Endo-G$^{2}$T: Geometry-Guided & Temporally Aware Time-Embedded 4DGS For Endoscopic Scenes

TL;DR

Endo-G$^{2}$T introduces a geometry-guided, temporally aware training scheme for 4D Gaussian splatting that improves endoscopic scene reconstruction by anchoring geometry early and maintaining temporal consistency.

Contribution

The paper proposes a novel training scheme combining geometry-guided prior distillation, a time-embedded Gaussian field, and keyframe-constrained streaming for improved 4D scene reconstruction.

Findings

Achieves state-of-the-art results on EndoNeRF and StereoMIS-P1 datasets.

Enhances temporal coherence and geometric accuracy in endoscopic scene modeling.

Improves efficiency and stability in long-horizon dynamic scene reconstruction.

Abstract

Endoscopic (endo) video exhibits strong view-dependent effects such as specularities, wet reflections, and occlusions. Pure photometric supervision misaligns with geometry and triggers early geometric drift, where erroneous shapes are reinforced during densification and become hard to correct. We ask how to anchor geometry early for 4D Gaussian splatting (4DGS) while maintaining temporal consistency and efficiency in dynamic endoscopic scenes. Thus, we present Endo-G$^{2}$T, a geometry-guided and temporally aware training scheme for time-embedded 4DGS. First, geo-guided prior distillation converts confidence-gated monocular depth into supervision with scale-invariant depth and depth-gradient losses, using a warm-up-to-cap schedule to inject priors softly and avoid early overfitting.
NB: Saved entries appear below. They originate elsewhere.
===== src/design/bsl_pkg.sv =====
// Shared types, widths, codes and the line style function of the styled line rasterizer.
package bsl_pkg;

	localparam int COORD_BITS     = 12;
	localparam int DELTA_BITS     = COORD_BITS + 1;
	localparam int INC_S_BITS     = COORD_BITS + 2;
	localparam int ERR_BITS       = COORD_BITS + 4;
	localparam int COLOR_BITS     = 8;
	localparam int STYLE_BITS     = 2;
	localparam int PAT_PERIOD     = 9;
	localparam int POS_BITS       = $clog2(PAT_PERIOD);
	localparam int IN_FIELD_BITS  = 4 * COORD_BITS + COLOR_BITS + STYLE_BITS;
	localparam int IN_DATA_BITS   = ((IN_FIELD_BITS + 7) / 8) * 8;
	localparam int OUT_FIELD_BITS = 2 * COORD_BITS + COLOR_BITS;
	localparam int OUT_DATA_BITS  = ((OUT_FIELD_BITS + 7) / 8) * 8;

	localparam logic [POS_BITS-1:0] PAT_LAST  = POS_BITS'(PAT_PERIOD - 1);
	localparam logic [POS_BITS-1:0] DOT_LEN   = POS_BITS'(3);
	localparam logic [POS_BITS-1:0] DASH_LEN  = POS_BITS'(6);
	localparam logic [POS_BITS-1:0] DD_DASH   = POS_BITS'(2);
	localparam logic [POS_BITS-1:0] DD_DOT    = POS_BITS'(7);

	localparam logic MODE_START = 1'b0;
	localparam logic MODE_STEP  = 1'b1;

	localparam logic [STYLE_BITS-1:0] STYLE_SOLID    = 2'd0;
	localparam logic [STYLE_BITS-1:0] STYLE_DOTTED   = 2'd1;
	localparam logic [STYLE_BITS-1:0] STYLE_DASHED   = 2'd2;
	localparam logic [STYLE_BITS-1:0] STYLE_DASH_DOT = 2'd3;

	typedef logic signed [COORD_BITS-1:0] coord_t;

	typedef struct packed {
		coord_t                         cur_x;
		coord_t                         cur_y;
		logic signed [ERR_BITS-1:0]     err_term;
		logic        [INC_S_BITS-1:0]   inc_straight;
		logic signed [ERR_BITS-1:0]     inc_diagonal;
		coord_t                         major_end;
		logic                           x_is_major;
		logic                           minor_up;
		logic        [POS_BITS-1:0]     pattern_pos;
		logic        [STYLE_BITS-1:0]   cur_style;
		logic        [COLOR_BITS-1:0]   cur_color;
		logic                           busy;
	} line_state_t;

	typedef struct packed {
		coord_t                   x;
		coord_t                   y;
		logic [COLOR_BITS-1:0]    color;
		logic                     plot;
		logic                     done;
		logic                     active;
	} pixel_t;

	typedef struct packed {
		coord_t                   x_start;
		coord_t                   y_start;
		coord_t                   x_end;
		coord_t                   y_end;
		logic [COLOR_BITS-1:0]    pen_color;
		logic [STYLE_BITS-1:0]    line_style;
	} start_req_t;

	function automatic logic style_plot(input logic [STYLE_BITS-1:0] style,
		input logic [POS_BITS-1:0] pos);
		logic hit;
		case (style)
			STYLE_SOLID:    hit = 1'b1;
			STYLE_DOTTED:   hit = pos < DOT_LEN;
			STYLE_DASHED:   hit = pos < DASH_LEN;
			STYLE_DASH_DOT: hit = (pos < DD_DASH) || (pos == DD_DOT);
			default:        hit = 1'b1;
		endcase
		return hit;
	endfunction

endpackage


===== src/design/styled_bresenham_line.sv =====
// Top level of the styled line rasterizer: request register, line state and result register.
// A request is held in the request register, and its result is then registered in the result register.
// Throughput: one request per cycle while the output is not stalled, set by the loop through the
// error term adder and the line state register.
// Reset clears both pipeline valid flags and the line state; the block starts with no line.
module styled_bresenham_line (
	input  logic                                clk,
	input  logic                                arst_n,
	input  logic                                s_axis_tvalid,
	output logic                                s_axis_tready,
	// x_start[11:0], y_start[23:12], x_end[35:24], y_end[47:36], pen_color[55:48],
	// line_style[57:56], zero padding above.
	input  logic [bsl_pkg::IN_DATA_BITS-1:0]    s_axis_tdata,
	// mode[0].
	input  logic                                s_axis_tuser,
	output logic                                m_axis_tvalid,
	input  logic                                m_axis_tready,
	// pixel_x[11:0], pixel_y[23:12], pixel_color[31:24].
	output logic [bsl_pkg::OUT_DATA_BITS-1:0]   m_axis_tdata,
	// plot[0], active[1].
	output logic [1:0]                          m_axis_tuser,
	output logic                                m_axis_tlast
);
	import bsl_pkg::*;

	logic                     valid_s1;
	logic                     mode_s1;
	logic [IN_FIELD_BITS-1:0] data_s1;
	logic                     valid_s2;
	pixel_t                   pix_s2;
	line_state_t              state_q;

	logic                     advance;
	start_req_t               req;
	line_state_t              setup_state;
	pixel_t                   setup_pix;
	line_state_t              step_state;
	pixel_t                   step_pix;
	line_state_t              nxt_state;
	pixel_t                   nxt_pix;

	assign advance       = valid_s1 && (!valid_s2 || m_axis_tready);
	assign s_axis_tready = !valid_s1 || advance;

	always_comb begin
		req.x_start    = data_s1[COORD_BITS-1:0];
		req.y_start    = data_s1[2*COORD_BITS-1:COORD_BITS];
		req.x_end      = data_s1[3*COORD_BITS-1:2*COORD_BITS];
		req.y_end      = data_s1[4*COORD_BITS-1:3*COORD_BITS];
		req.pen_color  = data_s1[4*COORD_BITS+COLOR_BITS-1:4*COORD_BITS];
		req.line_style = data_s1[IN_FIELD_BITS-1:4*COORD_BITS+COLOR_BITS];
	end

	bsl_setup u_setup (
		.req       (req),
		.nxt_state (setup_state),
		.nxt_pix   (setup_pix)
	);

	bsl_stepper u_stepper (
		.cur_state (state_q),
		.nxt_state (step_state),
		.nxt_pix   (step_pix)
	);

	always_comb begin
		if (mode_s1 == MODE_START) begin
			nxt_state = setup_state;
			nxt_pix   = setup_pix;
		end else begin
			nxt_state = step_state;
			nxt_pix   = step_pix;
		end
	end

	always_ff @(posedge clk or negedge arst_n) begin
		if (!arst_n) begin
			valid_s1 <= 1'b0;
		end else if (s_axis_tready) begin
			valid_s1 <= s_axis_tvalid;
		end
	end

	always_ff @(posedge clk) begin
		if (s_axis_tvalid && s_axis_tready) begin
			mode_s1 <= s_axis_tuser;
			data_s1 <= s_axis_tdata[IN_FIELD_BITS-1:0];
		end
	end

	always_ff @(posedge clk or negedge arst_n) begin
		if (!arst_n) begin
			valid_s2 <= 1'b0;
			state_q  <= '0;
		end else if (advance) begin
			valid_s2 <= 1'b1;
			state_q  <= nxt_state;
		end else if (m_axis_tready) begin
			valid_s2 <= 1'b0;
		end
	end

	always_ff @(posedge clk) begin
		if (advance) begin
			pix_s2 <= nxt_pix;
		end
	end

	assign m_axis_tvalid = valid_s2;
	assign m_axis_tdata  = OUT_DATA_BITS'({pix_s2.color, pix_s2.y, pix_s2.x});
	assign m_axis_tuser  = {pix_s2.active, pix_s2.plot};
	assign m_axis_tlast  = pix_s2.done;

	// An idle step request yields an all-zero result.
	a_idle_zero: assert property (@(posedge clk) disable iff (!arst_n)
		(valid_s2 && !pix_s2.active) |->
			(m_axis_tdata == '0 && !m_axis_tlast && !m_axis_tuser[0]))
		else $error("idle step result carries nonzero fields");

	// A start request always gives an active, plotted first pixel.
	a_start_plots: assert property (@(posedge clk) disable iff (!arst_n)
		(advance && mode_s1 == MODE_START) |=>
			(m_axis_tvalid && m_axis_tuser[1] && m_axis_tuser[0]))
		else $error("start request did not give a plotted pixel");

	// A waiting last pixel means the line state is idle.
	a_done_idle: assert property (@(posedge clk) disable iff (!arst_n)
		(valid_s2 && pix_s2.active && pix_s2.done) |-> !state_q.busy)
		else $error("line still busy after its last pixel");

	// The style pattern position stays within its period.
	a_pos_range: assert property (@(posedge clk) disable iff (!arst_n)
		state_q.pattern_pos <= PAT_LAST)
		else $error("pattern position out of range");

endmodule


===== src/design/bsl_setup.sv =====
// Line setup logic: deltas, major axis, error term and the first pixel of a new line.
module bsl_setup (
	input  bsl_pkg::start_req_t  req,
	output bsl_pkg::line_state_t nxt_state,
	output bsl_pkg::pixel_t      nxt_pix
);
	import bsl_pkg::*;

	logic signed [DELTA_BITS-1:0] dx;
	logic signed [DELTA_BITS-1:0] dy;
	logic        [DELTA_BITS-1:0] adx_full;
	logic        [DELTA_BITS-1:0] ady_full;
	logic        [COORD_BITS-1:0] adx;
	logic        [COORD_BITS-1:0] ady;
	logic        [COORD_BITS-1:0] maj;
	logic        [COORD_BITS-1:0] mnr;
	logic                         x_major;
	logic                         first_is_start;
	coord_t                       first_x;
	coord_t                       first_y;
	coord_t                       end_major;
	coord_t                       first_major;
	logic                         done;

	always_comb begin
		dx = {req.x_end[COORD_BITS-1], req.x_end} - {req.x_start[COORD_BITS-1], req.x_start};
		dy = {req.y_end[COORD_BITS-1], req.y_end} - {req.y_start[COORD_BITS-1], req.y_start};
		adx_full = dx[DELTA_BITS-1] ? -dx : dx;
		ady_full = dy[DELTA_BITS-1] ? -dy : dy;
		adx = adx_full[COORD_BITS-1:0];
		ady = ady_full[COORD_BITS-1:0];
		x_major = ady <= adx;
		maj = x_major ? adx : ady;
		mnr = x_major ? ady : adx;
		first_is_start = x_major ? !dx[DELTA_BITS-1] : !dy[DELTA_BITS-1];
		if (first_is_start) begin
			first_x = req.x_start;
			first_y = req.y_start;
			end_major = x_major ? req.x_end : req.y_end;
		end else begin
			first_x = req.x_end;
			first_y = req.y_end;
			end_major = x_major ? req.x_start : req.y_start;
		end
		first_major = x_major ? first_x : first_y;
		done = first_major >= end_major;

		nxt_state.cur_x        = first_x;
		nxt_state.cur_y        = first_y;
		nxt_state.err_term     = ERR_BITS'({mnr, 1'b0}) - ERR_BITS'(maj);
		nxt_state.inc_straight = INC_S_BITS'({mnr, 1'b0});
		nxt_state.inc_diagonal = ERR_BITS'({mnr, 1'b0}) - ERR_BITS'({maj, 1'b0});
		nxt_state.major_end    = end_major;
		nxt_state.x_is_major   = x_major;
		nxt_state.minor_up     = (dx != '0) && (dy != '0) &&
			(dx[DELTA_BITS-1] == dy[DELTA_BITS-1]);
		nxt_state.pattern_pos  = '0;
		nxt_state.cur_style    = req.line_style;
		nxt_state.cur_color    = req.pen_color;
		nxt_state.busy         = !done;

		nxt_pix.x      = first_x;
		nxt_pix.y      = first_y;
		nxt_pix.color  = req.pen_color;
		nxt_pix.plot   = 1'b1;
		nxt_pix.done   = done;
		nxt_pix.active = 1'b1;
	end

endmodule


===== src/design/bsl_stepper.sv =====
// Step logic: advances a busy line by one pixel along its major axis; an idle line yields an all-zero pixel.
module bsl_stepper (
	input  bsl_pkg::line_state_t cur_state,
	output bsl_pkg::line_state_t nxt_state,
	output bsl_pkg::pixel_t      nxt_pix
);
	import bsl_pkg::*;

	coord_t minor_step;
	coord_t new_x;
	coord_t new_y;
	coord_t new_major;
	logic   go_straight;
	logic   done;

	always_comb begin
		minor_step = cur_state.minor_up ? coord_t'(1) : '1;
		nxt_state = cur_state;
		if (cur_state.x_is_major) begin
			go_straight = cur_state.err_term[ERR_BITS-1];
		end else begin
			go_straight = cur_state.err_term[ERR_BITS-1] || (cur_state.err_term == '0);
		end
		new_x = cur_state.cur_x;
		new_y = cur_state.cur_y;
		if (cur_state.x_is_major) begin
			new_x = cur_state.cur_x + coord_t'(1);
			if (!go_straight) begin
				new_y = cur_state.cur_y + minor_step;
			end
		end else begin
			new_y = cur_state.cur_y + coord_t'(1);
			if (!go_straight) begin
				new_x = cur_state.cur_x + minor_step;
			end
		end
		new_major = cur_state.x_is_major ? new_x : new_y;
		done = new_major >= cur_state.major_end;

		nxt_pix = '0;
		if (cur_state.busy) begin
			nxt_state.cur_x = new_x;
			nxt_state.cur_y = new_y;
			nxt_state.err_term = go_straight ?
				cur_state.err_term + ERR_BITS'(cur_state.inc_straight) :
				cur_state.err_term + cur_state.inc_diagonal;
			nxt_state.pattern_pos = (cur_state.pattern_pos >= PAT_LAST) ? '0 :
				cur_state.pattern_pos + POS_BITS'(1);
			nxt_state.busy = !done;

			nxt_pix.x      = new_x;
			nxt_pix.y      = new_y;
			nxt_pix.color  = cur_state.cur_color;
			nxt_pix.plot   = style_plot(cur_state.cur_style, cur_state.pattern_pos);
			nxt_pix.done   = done;
			nxt_pix.active = 1'b1;
		end
	end

endmodule


===== config.mk =====
export PLATFORM = sky130hd
export DESIGN_NAME = styled_bresenham_line
export DESIGN_NICKNAME = d
export VERILOG_FILES = /design/src/design/bsl_pkg.sv /design/src/design/styled_bresenham_line.sv /design/src/design/bsl_setup.sv /design/src/design/bsl_stepper.sv
export SDC_FILE = /design/constraint.sdc
export NUM_CORES = 1
export LEC_CHECK = 0
export BUFFER_PORTS_ARGS = -buffer_cell sky130_fd_sc_hd__buf_4
export CAP_MARGIN = 10
export CORE_MARGIN = 10
export CORE_UTILIZATION = 25
export CTS_BUF_LIST = sky130_fd_sc_hd__clkbuf_8
export CTS_CLUSTER_DIAMETER = 200
export DETAILED_ROUTE_END_ITERATION = 8
export SLEW_MARGIN = 20
export SYNTH_ARGS = -nofsm -noshare
export SYNTH_HDL_FRONTEND = slang
export SYNTH_SLANG_ARGS = --single-unit

===== constraint.sdc =====
create_clock -name clk -period 13.96 [get_ports clk]
set_input_delay 1.396 -clock clk [delete_from_list [all_inputs] [get_ports clk]]
set_output_delay 1.396 -clock clk [all_outputs]
set_load 0.05 [all_outputs]

==> metrics.yaml, run 1 <==
comb_power_share_pct: 69.8
r2r_slack_ns: 4.99
power_density_nw_per_um2: 262
drive_gt1_share_pct: 12.2
initial_utilization_pct: 25.4
drt_iter0_markers: 949
cts_root_buffer: "clkbuf_8"
cap_violations: 0
final_util_pct: 28.9
maxSlewViolCount: 0
hold_viol: 0
maxSlewHeadroom_pct: 42.2
fin_crit_sh_pct: 64.3
antenna_found_initial: 2
vdd_ir_drop_max_mv: 0.126
gp_congestion: 0.920
yosys_warnings: 0
syn_area_sq_um: 14400
cp-endpoint: "m_axis_tlast"
ys_async_sr_fraction_pct: 50.5
crit_type: "flip-flop to flip-flop"
p_seq_share_pct: 21.1
tightest_slew_ns: 0.843
yosysSeqAreaShare_pct: 36.4
wl_per_cell_microns: 17.1
path_depth: 32
power.share.clock_pct: 9.1
netSwitchingPower_w: 0.00218
crit_path_start: "data_s1[0]"
r2r-start: "data_s1[0]"
final_cell_area_sq_um: 16400
viasPerCell: 4.94
die_x_microns: 260
cts_tree: "yes"
crit_top_cell: "a21o_1"
cp-start-kind: "flip-flop"
synth_flop_cell: "dfrtp_1"
arrival_ns: 9.25
post_cts_resized: 0
fin_crit_ns: 8.97
num_vias: 12200
rsz0062_at_grt: "false"
tns_ns: 0
die_area_sq_um: 67400
portBuffers: 99
final_nets: 1886
swShare_pct: 50.9
ant_nets: 0
cp.required_ns: 14.24
htreeDepth: 4
power.leakage_nw: 7.04
clock_latency_ns: 0.55
worst-path-max-fanout: 22
ys_types: 95
synth_nets: 1818
synth_cells: 1632
fill_cells: 6030
grt_pass1_wl_microns: 66400
post_cts_buffers: 0
outcome: "finished, final reports clean"
crit_buf_inv: 2
p_total_w: 0.00428
ios: 106
critPathMaxStageDelay_ns: 0.72
end_kind: "flip-flop"
area_growth_pct: 13.9
rr_worst_depth: 32
track_usage_pct: 12.5
min_path_type: "flip-flop to flip-flop"
setup_violations: 0
grt_start_max_net_pins: 67
die_h_microns: 260
clockBufferDepth: 2
clkTransAtPathRegs_ns: 0.12
ys_ff_latch: 190
p_int_w: 0.00210
slowest_stage: "nor3_1"
rows: 87
cts_sinks: 190
r2r_end: "m_axis_tlast"
drc: 0
cts_buffers: 17
drtPass1Iterations: 5
clock.fmax_ghz: 0.111
avgSynthCellArea_sq_um: 8.80
skew_ns: 0.0287
finalWirelength_microns: 42200
dpl_cell_area_sq_um: 15900
ff_latch_area_sq_um: 5230
gr-total-overflow: 0
multi_input_area_sq_um: 8590
holdBufCountCts: 0
core_area_sq_um: 56600
grt_pass1_vias: 12000
cp_top_family: "compound AO/OA/AOI/OAI gates"
synth_edf_count: 94
dp.final_hpwl_microns: 32300
==> logic make-up (layout without fill, tap and decap cells) <==
| kind of cell | count (synthesis) | in the layout | share of synthesized area [%] |
|---|---|---|---|
| buffers and inverters | 149 | 230 | 4.01 |
| multiplexers | 66 | 66 | 4.77 |
| other | 0 | 2 | 0 |
| XOR/XNOR | 89 | 89 | 5.59 |
| flip-flops | 190 | 190 | 36.4 |
| adder cells (fa/ha/maj) | 117 | 117 | 10.5 |
| AND/OR/NAND/NOR | 567 | 567 | 17.7 |
| AO/OA/AOI/OAI | 454 | 454 | 21.1 |
==> cell type report <==
class	count	share of cell area [%]
timing repair buffer	116	5.32
clock buffer	17	1.43
inverter	82	1.88
antenna	2	0.0306
tap	756	5.78
clock inverter	15	1.08
sequential	190	31.9
multi-input combinational	1293	52.5
==> worst min-delay path by stage <==
stage	start	endpoint	slack, ns	depth (start not counted)
2_1_floorplan	data_s1[57]	state_q[10]	0.41	2
3_3_place_gp	data_s1[57]	state_q[10]	0.44	2
3_5_place_dp	data_s1[57]	state_q[10]	0.44	2
4_1_cts	data_s1[57]	state_q[10]	0.48	2
5_1_grt	state_q[28]	state_q[28]	0.51	2
6_report	data_s1[57]	state_q[10]	0.47	2
==> layout by cell type (no fill, tap or decap), types with 11 or more instances in the layout <==
cell type / n
nand2_1: 284
o21ai_0: 119
buf_4: 116
ha_1: 111
nor2_1: 109
a21oi_1: 103
dfrtp_1: 96
edfxtp_1: 94
inv_1: 81
xnor2_1: 54
mux2i_1: 47
o211ai_1: 34
xor2_1: 32
a21o_1: 29
nor3_1: 26
nand3_1: 24
mux2_2: 19
nor2b_1: 18
nand2b_1: 18
clkbuf_8: 17
o21a_1: 15
and3_1: 15
o22ai_1: 14
nand4_1: 11
==> metal layers <==
layer	GRT usage, %	vias up	share of wire, %
met5	0	-	0
met4	2.92	0	1.2
met3	2.91	36	5.5
met2	19.3	314	44
met1	17.2	5862	50
li1	-	6001	-
==> synth_stat cells, drive strengths merged, types with 10 or more instances <==
cell,number,area [sq um]
o21ai,132,668
o21a,15,113
a21boi,10,75.1
and3,15,93.8
o211ai,35,268
inv,81,304
nand2b,18,113
xor2,35,329
nor3,26,130
ha,111,1390
a211oi,11,87.6
nand2,286,1070
o22ai,15,100
mux2i,47,470
nor2,112,423
xnor2,54,473
nand4,11,68.8
buf,16,75.1
a21o,29,218
mux2,19,214
dfrtp,96,2400
clkbuf,51,193
nand3,24,120
nor2b,18,113
a21oi,107,551
edfxtp,94,2820
==> power by group through the flow <==
stage	clock (W)	sequential, W	combinational (W)
after floorplan	0	0.000946	0.00218
after detailed placement	0	0.000915	0.00296
after global routing	0.000427	0.000927	0.00334
after global placement	0	0.000911	0.00290
final	0.000389	0.000904	0.00299
after CTS	0.000404	0.000903	0.00298
==> worst reg2reg max path, delay by kind of cell, from the launching register on <==
kind	cells	cell delay [ns]
AO/OA/AOI/OAI	14	2.98
XOR/XNOR	1	0.50
adder cells (fa/ha/maj)	4	1.47
buffers and inverters	2	0.49
flip-flops	1	0.47
multiplexers	2	0.46
AND/OR/NAND/NOR	9	2.33
==> metrics by stage <==
stage / instances / worst slack (ns) / hold WS, ns
after floorplan: 1632 / 6.51 / 0.415
after global placement: 2437 / 5.23 / 0.442
after detailed placement: 2437 / 5.11 / 0.444
after CTS: 2469 / 5.08 / 0.478
after global routing: 2469 / 4.35 / 0.508
final: 2471 / 4.99 / 0.470
==> state kept, by name, indices dropped and copies added, names as in the netlist <==
name / flops
mode_s1: 1
valid_s1: 1
m_axis_tvalid: 1
m_axis_tlast: 1
m_axis_tdata: 32
state_q: 94
m_axis_tuser: 2
data_s1: 58
No activity file was read; power rests on OpenSTA's default activity.
==> run 2: changes to the inputs <==
==> constraint.sdc (replaced) <==
create_clock -name clk -period 9.36 [get_ports clk]
set_input_delay 0.936 -clock clk [delete_from_list [all_inputs] [get_ports clk]]
set_output_delay 0.936 -clock clk [all_outputs]
set_load 0.05 [all_outputs]
==> metrics.yaml, run 2 (same netlist as run 1, synthesis figures left out) <==
cp_top_family: "compound AO/OA/AOI/OAI gates"
power_density_nw_per_um2: 392
final_util_pct: 28.9
maxSlewViolCount: 0
htreeDepth: 4
multi_input_area_sq_um: 8600
dpl_cell_area_sq_um: 16000
r2r_slack_ns: 0.89
final_common_cell: "nand2_1"
clock.fmax_ghz: 0.118
fin_crit_sh_pct: 90.5
area_growth_pct: 13.8
cp.required_ns: 9.65
clock_latency_ns: 0.56
hold_ws_ns: 0.364
min_path_type: "primary input to async pin"
fill_cells: 5993
rsz0062_at_grt: "false"
final_cell_area_sq_um: 16300
fin_crit_ns: 8.47
die_area_sq_um: 67400
rows: 87
worst-path-max-fanout: 10
largest_reg_flops: 94
cts_root_buffer: "clkbuf_8"
maxUsedRoutingLayer: "met4"
gr-total-overflow: 0
ff_latch_area_sq_um: 5230
portBuffers: 99
hold_viol: 0
wl_per_cell_microns: 17.3
maxSlewHeadroom_pct: 41.8
drt_iter0_markers: 894
power.leakage_nw: 7.04
drive_gt1_share_pct: 12.3
cp-endpoint: "m_axis_tlast"
die_h_microns: 260
crit_top_cell: "a21o_1"
wl_met3_microns: 2490
viasPerCell: 4.97
post_cts_resized: 0
die_x_microns: 260
path_depth: 32
cts_buffers: 17
r2r_end: "m_axis_tlast"
gp_congestion: 0.911
grt_start_max_net_pins: 67
core_area_sq_um: 56600
crit_buf_inv: 1
post_cts_buffers: 0
arrival_ns: 8.76
grt_pass1_wl_microns: 67900
drc: 0
cap_violations: 0
finalWirelength_microns: 42700
final_cell_mix: "nand2_1 (284), o21ai_0 (119), buf_4 (117), ha_1 (111), nor2_1 (108)"
ant_nets: 0
cts_sinks: 190
antenna_cells: 0
top_register: "state_q"
critPathMaxStageDelay_ns: 0.62
ios: 106
holdBufCountCts: 0
track_usage_pct: 12.7
outcome: "finished, final reports clean"
skew_ns: 0.0313
met2_length_microns: 19000
tns_ns: 0
cts_tree: "yes"
crit_path_start: "data_s1[0]"
vdd_ir_drop_max_mv: 0.154
slowest_stage: "xnor2_1"
crit_type: "flip-flop to flip-flop"
clkTransAtPathRegs_ns: 0.11
drtPass1Iterations: 5
dp.final_hpwl_microns: 32900
initial_utilization_pct: 25.4
antenna_found_initial: 0
setup_violations: 0
clockBufferDepth: 2
r2r-start: "data_s1[0]"
rr_worst_depth: 32
end_kind: "flip-flop"
cp-start-kind: "flip-flop"
met1_length_microns: 20700
num_vias: 12300
p_total_w: 0.00640
final_nets: 1887
grt_pass1_vias: 12100
tightest_slew_ns: 0.873
## run 2: cell count changes in the layout (fill, tap and decap cells not counted)
cell        delta
inv_4          -1
buf_4          +1
bufinv_16      -1
nand2_2        -1
clkinv_4       +4
nand2_4        +1
nor2_1         -1
nor2_2         +1
clkinv_8       -1
diode_2        -2
clkinvlp_4     -1
## run 2: cell type report
class | count | share of cell area, %
Multi-Input combinational cell | 1293 | 52.6
Tap cell | 756 | 5.79
Inverter | 82 | 1.88
Clock buffer | 17 | 1.43
Sequential cell | 190 | 32.0
Clock inverter | 15 | 0.926
Timing Repair Buffer | 117 | 5.38
## run 2: how the worst min path moves through the flow
stage	from	end	slack, ns	cells past startpoint
floorplan	data_s1[57]	state_q[10]	0.41	2
global placement	state_q[55]	state_q[55]	0.45	2
detailed placement	data_s1[56]	state_q[9]	0.46	2
CTS	arst_n	m_axis_tvalid	0.36	1
global route	arst_n	m_axis_tvalid	0.37	1
finish	arst_n	m_axis_tvalid	0.36	1
## run 2: layer usage
metal / GRT usage (%) / up-vias
met5: 0 / -
met4: 2.79 / 0
met3: 2.79 / 27
met2: 19.7 / 333
met1: 17.6 / 5906
li1: - / 6002
## run 2: power by group
part | leakage, nW | switching (W) | internal, W
Sequential | 2.08 | 0.000216 | 0.00113
Clock | 0.200 | 0.000359 | 0.000198
Combinational | 4.76 | 0.00271 | 0.00179
Total | 7.04 | 0.00328 | 0.00312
Second, a time-embedded Gaussian field represents dynamics in XYZT with a rotor-like rotation parameterization, yielding temporally coherent geometry with lightweight regularization that favors smooth motion and crisp opacity boundaries. Third, keyframe-constrained streaming improves efficiency and long-horizon stability through keyframe-focused optimization under a max-points budget, while non-keyframes advance with lightweight updates. Across EndoNeRF and StereoMIS-P1 datasets, Endo-G$^{2}$T achieves state-of-the-art results among monocular reconstruction baselines.